You may be aware of the EU Directive known as GDPR (General Data Protection Regulation), which came into effect on May 25th 2018. A summary of the main consequences can be found below.
Summary of Key GDPR Principles Relating to Individuals
The EU General Data Protection Regulation replaces previous EU Directives and UK Data Protection laws. It establishes for all individuals “the right to the protection of personal data concerning him or her”.
- Breach Notification: WRT must notify individual within 72 hours of first having become aware of a data breach
- Right to Access: The right for individuals to obtain from WRT confirmation as to whether or not personal data concerning them is being processed, where and for what purpose.
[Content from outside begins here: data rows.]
==> src/verilog/aee_pkg.sv <==
package aee_pkg;
    // channel counts and table slots (voltage slots first, then temperature)
    localparam int NUM_VOLT = 9;
    localparam int NUM_TEMP = 3;
    localparam int NUM_SLOT = NUM_VOLT + NUM_TEMP;

    // event status index map
    localparam logic [7:0] VOLT_IDX_FIRST = 8'h00;
    localparam logic [7:0] VOLT_IDX_LAST  = 8'h08;
    localparam logic [7:0] TEMP_IDX_FIRST = 8'h0C;
    localparam logic [7:0] TEMP_IDX_LAST  = 8'h0E;
    localparam logic [7:0] IDX_LIMIT      = 8'h14;
    localparam logic [7:0] SNUM_STEP      = 8'h01;  // sensor number = index + 1
    localparam logic [3:0] TEMP_SLOT_BASE = 4'h9;

    // record type fields
    localparam logic [7:0] SENSOR_TYPE_TEMP = 8'h01;
    localparam logic [7:0] EVT_TYPE_THRESH  = 8'h01;
    localparam logic [7:0] SENSOR_TYPE_VOLT = 8'h02;
    localparam logic [7:0] EVT_TYPE_GENERIC = 8'h07;
    localparam logic [7:0] SOURCE_TYPE      = 8'h68;

    // event offsets
    localparam logic [7:0] OFS_UC_HIGH  = 8'h09;
    localparam logic [7:0] OFS_UC_LOW   = 8'h08;
    localparam logic [7:0] OFS_UNC_HIGH = 8'h07;
    localparam logic [7:0] OFS_UNC_LOW  = 8'h06;
    localparam logic [7:0] OFS_LNC_HIGH = 8'h01;
    localparam logic [7:0] OFS_LNC_LOW  = 8'h00;
    localparam logic [7:0] OFS_V_CRIT   = 8'h02;
    localparam logic [7:0] OFS_V_MON    = 8'h07;

    // status codes and byte counts
    localparam logic [7:0] STAT_DEASSERT = 8'h02;
    localparam logic [7:0] STAT_ASSERT   = 8'h03;
    localparam logic [7:0] STAT_DISABLED = 8'h04;
    localparam logic [7:0] STAT_END      = 8'h07;
    localparam logic [7:0] BC_FULL       = 8'h0A;
    localparam logic [7:0] BC_SHORT      = 8'h02;

    // severities
    localparam logic [7:0] SEV_MONITOR = 8'h01;
    localparam logic [7:0] SEV_NONCRIT = 8'h08;
    localparam logic [7:0] SEV_CRIT    = 8'h10;

    localparam logic [15:0] INTERFACE_CODE = 16'h0024;

    // entity defaults per slot: core a, core b, inputs 0-3, 5v, standby, battery, temp 1-3
    localparam logic [7:0] ENT_ID_RST [NUM_SLOT] = '{8'h03, 8'h03, 8'h07, 8'h07, 8'h07, 8'h07,
                                                     8'h07, 8'h07, 8'h07, 8'h07, 8'h03, 8'h03};
    localparam logic [7:0] ENT_INST_RST [NUM_SLOT] = '{8'h01, 8'h02, 8'h01, 8'h02, 8'h03, 8'h04,
                                                       8'h05, 8'h06, 8'h07, 8'h01, 8'h01, 8'h02};
endpackage : aee_pkg

==> src/verilog/aee_event_data_encoder.sv <==
`timescale 1ns/1ps
// Behaviour
// (RL1) temperature records carry sensor type 01h and event type 01h
// (RL2) above upper threshold: offset 09h, asserted
// (RL3) rising into middle band: offset 07h
// (RL4) falling back into middle band: offset 06h, deasserted
// (RL5) below lower threshold: offset 00h, deasserted
// (RL6) temperature offsets 08h and 01h are never produced
// (RL7) every full record (byte count 0Ah) carries source type 68h
// (RL8) sensor device field is the address given by address resolution
// (RL9) temperature sensor numbers 0Dh-0Fh; 00h and FFh never used
// (RL10) programmable temperature entity ids, defaults 07h, 03h, 03h
// (RL11) programmable temperature entity instances, defaults 01h, 01h, 02h
// (RL12) temperature event status indices 0Ch, 0Dh, 0Eh
// (RL13) deasserted status 02h, asserted 03h, both with byte count 0Ah
// (RL14) index beyond last valid: status 07h, byte count 02h, transfer ends
// (RL15) temperature severity 01h low, 08h middle, 10h high
// (RL16) voltage records carry sensor type 02h and event type 07h
// (RL17) voltage out of limits: offset 02h asserted; within: 07h deasserted
// (RL18) voltage sensor numbers 01h-09h in fixed channel order
// (RL19) voltage event status indices 00h-08h in the same order
// (RL20) programmable voltage entity ids, defaults 03h cores, 07h board inputs
// (RL21) voltage entity instances default 01h, 02h cores, 01h-07h board inputs
// (RL22) voltage severity 01h within limits, 10h beyond
// (RL23) status request returns device identifier and interface code 0024h
// (RL24) record chosen by requested index from current comparison state
module aee_event_data_encoder
    import aee_pkg::*;
#(
    parameter logic [15:0] VENDOR_ID = 16'h1234,  // arbitrary value
    parameter logic [15:0] DEVICE_ID = 16'h5678   // arbitrary value
) (
    input  wire logic                clock,             // 100 MHz system clock
    input  wire logic                sys_rst,           // async reset, active high
    input  wire logic                req_valid,         // record request pulse
    input  wire logic [7:0]          req_index,         // requested event status index
    input  wire logic [NUM_TEMP-1:0] temp_above_upper,  // temp over upper threshold
    input  wire logic [NUM_TEMP-1:0] temp_above_lower,  // temp over lower threshold
    input  wire logic [NUM_VOLT-1:0] volt_out_of_limit, // voltage beyond either limit
    input  wire logic [7:0]          arp_address,       // address from address resolution
    input  wire logic                cfg_we,            // entity write strobe
    input  wire logic [7:0]          cfg_index,         // event status index to program
    input  wire logic [7:0]          cfg_entity_id,     // new entity id
    input  wire logic [7:0]          cfg_entity_inst,   // new entity instance
    input  wire logic                status_req,        // identity request pulse
    output logic                     rsp_valid,         // record valid pulse
    output logic [7:0]               rsp_status,        // event status code
    output logic [7:0]               rsp_byte_count,    // response byte count
    output logic [7:0]               rsp_sensor_type,   // event sensor type
    output logic [7:0]               rsp_event_type,    // event type
    output logic [7:0]               rsp_event_offset,  // event offset
    output logic [7:0]               rsp_source_type,   // event source type
    output logic [7:0]               rsp_sensor_device, // sensor device address
    output logic [7:0]               rsp_sensor_number, // sensor number
    output logic [7:0]               rsp_entity_id,     // entity id
    output logic [7:0]               rsp_entity_inst,   // entity instance
    output logic [7:0]               rsp_severity,      // event severity
    output logic                     status_valid,      // identity valid pulse
    output logic [15:0]              status_vendor_id,  // vendor id
    output logic [15:0]              status_device_id,  // device id
    output logic [15:0]              status_interface   // protocol interface code
);

    // maps an event status index to a table slot; bit 4 flags a covered sensor
    function automatic logic [4:0] slot_of(input logic [7:0] idx);
        logic [7:0] tmp;
        tmp = 8'(idx - TEMP_IDX_FIRST);
        if (idx <= VOLT_IDX_LAST) begin
            slot_of = {1'b1, idx[3:0]};                           // see (RL19)
        end else if (idx >= TEMP_IDX_FIRST && idx <= TEMP_IDX_LAST) begin
            slot_of = {1'b1, 4'(TEMP_SLOT_BASE + tmp[3:0])};     // see (RL12)
        end else begin
            slot_of = 5'h00;
        end
    endfunction : slot_of

    logic [7:0]          ent_id   [NUM_SLOT];
    logic [7:0]          ent_inst [NUM_SLOT];
    logic [7:0]          next_ent_id   [NUM_SLOT];
    logic [7:0]          next_ent_inst [NUM_SLOT];
    logic [NUM_TEMP-1:0] from_above;
    logic [NUM_TEMP-1:0] next_from_above;
    logic [4:0]          cfg_slot;

    // entity table: software may retarget a sensor to another entity
    assign cfg_slot = slot_of(cfg_index);
    always_comb begin
        for (int s = 0; s < NUM_SLOT; s++) begin
            next_ent_id[s]   = ent_id[s];
            next_ent_inst[s] = ent_inst[s];
        end
        if (cfg_we && cfg_slot[4]) begin   // see (RL10) see (RL20)
            next_ent_id[cfg_slot[3:0]]   = cfg_entity_id;
            next_ent_inst[cfg_slot[3:0]] = cfg_entity_inst;   // see (RL11)
        end
    end

    always_ff @(posedge clock or posedge sys_rst) begin
        if (sys_rst) begin
            for (int s = 0; s < NUM_SLOT; s++) begin
                ent_id[s]   <= ENT_ID_RST[s];     // see (RL10) see (RL20)
                ent_inst[s] <= ENT_INST_RST[s];   // see (RL11) see (RL21)
            end
        end else begin
            for (int s = 0; s < NUM_SLOT; s++) begin
                ent_id[s]   <= next_ent_id[s];
                ent_inst[s] <= next_ent_inst[s];
            end
        end
    end

    // direction memory: remembers whether the middle band was entered from above,
    // so the going-low offset is chosen without needing a second comparison
    always_comb begin
        for (int t = 0; t < NUM_TEMP; t++) begin
            if (temp_above_upper[t]) begin
                next_from_above[t] = 1'b1;
            end else if (!temp_above_lower[t]) begin
                next_from_above[t] = 1'b0;
            end else begin
                next_from_above[t] = from_above[t];
            end
        end
    end

    always_ff @(posedge clock or posedge sys_rst) begin
        if (sys_rst) begin
            from_above <= '0;
        end else begin
            from_above <= next_from_above;
        end
    end

    logic [7:0] next_status, next_bc, next_stype, next_etype, next_ofs;
    logic [7:0] next_src, next_dev, next_snum, next_eid, next_einst, next_sev;
    logic [4:0] req_slot;
    logic [1:0] tch;

    // record assembly from the live comparison state of the selected sensor
    assign req_slot = slot_of(req_index);
    assign tch      = 2'(req_slot[3:0] - TEMP_SLOT_BASE);
    always_comb begin
        next_status = STAT_END;
        next_bc     = BC_SHORT;
        next_stype  = 8'h00;
        next_etype  = 8'h00;
        next_ofs    = 8'h00;
        next_src    = 8'h00;
        next_dev    = 8'h00;
        next_snum   = 8'h00;
        next_eid    = 8'h00;
        next_einst  = 8'h00;
        next_sev    = 8'h00;
        if (req_index > IDX_LIMIT) begin
            next_status = STAT_END;                              // see (RL14)
            next_bc     = BC_SHORT;
        end else if (!req_slot[4]) begin
            // sensors outside this block answer short so the walk can continue
            next_status = STAT_DISABLED;
            next_bc     = BC_SHORT;
        end else begin
            next_bc    = BC_FULL;                                // see (RL13)
            next_src   = SOURCE_TYPE;                            // see (RL7)
            next_dev   = arp_address;                            // see (RL8)
            next_snum  = 8'(req_index + SNUM_STEP);              // see (RL9) see (RL18)
            next_eid   = ent_id[req_slot[3:0]];                  // see (RL24)
            next_einst = ent_inst[req_slot[3:0]];
            if (req_slot[3:0] < TEMP_SLOT_BASE) begin
                next_stype = SENSOR_TYPE_VOLT;                   // see (RL16)
                next_etype = EVT_TYPE_GENERIC;
                if (volt_out_of_limit[req_slot[3:0]]) begin
                    next_ofs    = OFS_V_CRIT;                    // see (RL17)
                    next_status = STAT_ASSERT;
                    next_sev    = SEV_CRIT;                      // see (RL22)
                end else begin
                    next_ofs    = OFS_V_MON;
                    next_status = STAT_DEASSERT;
                    next_sev    = SEV_MONITOR;
                end
            end else begin
                next_stype = SENSOR_TYPE_TEMP;                   // see (RL1)
                next_etype = EVT_TYPE_THRESH;
                // only four offsets are reachable here, the two reserved ones never are
                if (temp_above_upper[tch]) begin
                    next_ofs    = OFS_UC_HIGH;                   // see (RL2) see (RL6)
                    next_status = STAT_ASSERT;
                    next_sev    = SEV_CRIT;                      // see (RL15)
                end else if (!temp_above_lower[tch]) begin
                    next_ofs    = OFS_LNC_LOW;                   // see (RL5)
                    next_status = STAT_DEASSERT;
                    next_sev    = SEV_MONITOR;
                end else if (from_above[tch]) begin
                    next_ofs    = OFS_UNC_LOW;                   // see (RL4)
                    next_status = STAT_DEASSERT;
                    next_sev    = SEV_NONCRIT;
                end else begin
                    next_ofs    = OFS_UNC_HIGH;                  // see (RL3)
                    next_status = STAT_ASSERT;
                    next_sev    = SEV_NONCRIT;
                end
            end
        end
    end

    // response registers: fields load only on a request and hold until the next
    always_ff @(posedge clock or posedge sys_rst) begin
        if (sys_rst) begin
            rsp_valid         <= 1'b0;
            rsp_status        <= 8'h00;
            rsp_byte_count    <= 8'h00;
            rsp_sensor_type   <= 8'h00;
            rsp_event_type    <= 8'h00;
            rsp_event_offset  <= 8'h00;
            rsp_source_type   <= 8'h00;
            rsp_sensor_device <= 8'h00;
            rsp_sensor_number <= 8'h00;
            rsp_entity_id     <= 8'h00;
            rsp_entity_inst   <= 8'h00;
            rsp_severity      <= 8'h00;
        end else begin
            rsp_valid <= req_valid;
            if (req_valid) begin
                rsp_status        <= next_status;
                rsp_byte_count    <= next_bc;
                rsp_sensor_type   <= next_stype;
                rsp_event_type    <= next_etype;
                rsp_event_offset  <= next_ofs;
                rsp_source_type   <= next_src;
                rsp_sensor_device <= next_dev;
                rsp_sensor_number <= next_snum;
                rsp_entity_id     <= next_eid;
                rsp_entity_inst   <= next_einst;
                rsp_severity      <= next_sev;
            end
        end
    end

    // identity answer; the three id outputs hold after a request so a late read still sees them, status_valid is a pulse
    always_ff @(posedge clock or posedge sys_rst) begin
        if (sys_rst) begin
            status_valid     <= 1'b0;
            status_vendor_id <= 16'h0000;
            status_device_id <= 16'h0000;
            status_interface <= 16'h0000;
        end else begin
            status_valid <= status_req;
            if (status_req) begin
                status_vendor_id <= VENDOR_ID;
                status_device_id <= DEVICE_ID;
                status_interface <= INTERFACE_CODE;              // see (RL23)
            end
        end
    end

    // any temperature request, so the over-upper and middle band checks follow whichever channel is walked
    logic req_temp;
    assign req_temp = req_valid && req_index >= TEMP_IDX_FIRST && req_index <= TEMP_IDX_LAST;
endmodule : aee_event_data_encoder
Further, the controller shall provide a copy of the personal data, free of charge when requested
- Right to be Forgotten: Entitles the individual to have WRT erase his/her personal data, cease further dissemination of the data, and potentially have third parties halt processing of the data
- Right of Rectification: Individuals are entitled to require WRT to rectify any errors in their personal data
- Data Portability: GDPR introduces the right for a data subject to receive the personal data concerning them, which they have previously provided, in a 'commonly used and machine readable format' and have the right to transmit that data to another controller
Wear Rivers Trust (WRT) hold email addresses for the purposes of communicating with interested parties via email and newsletters.
The information is held indefinitely until such time as an individual requests removal, or WRT deems it to be redundant. The information is not sold to or shared with third parties.
Access to the data is limited to the Trust Director and Trust Administrator and is held in a secure commercial environment.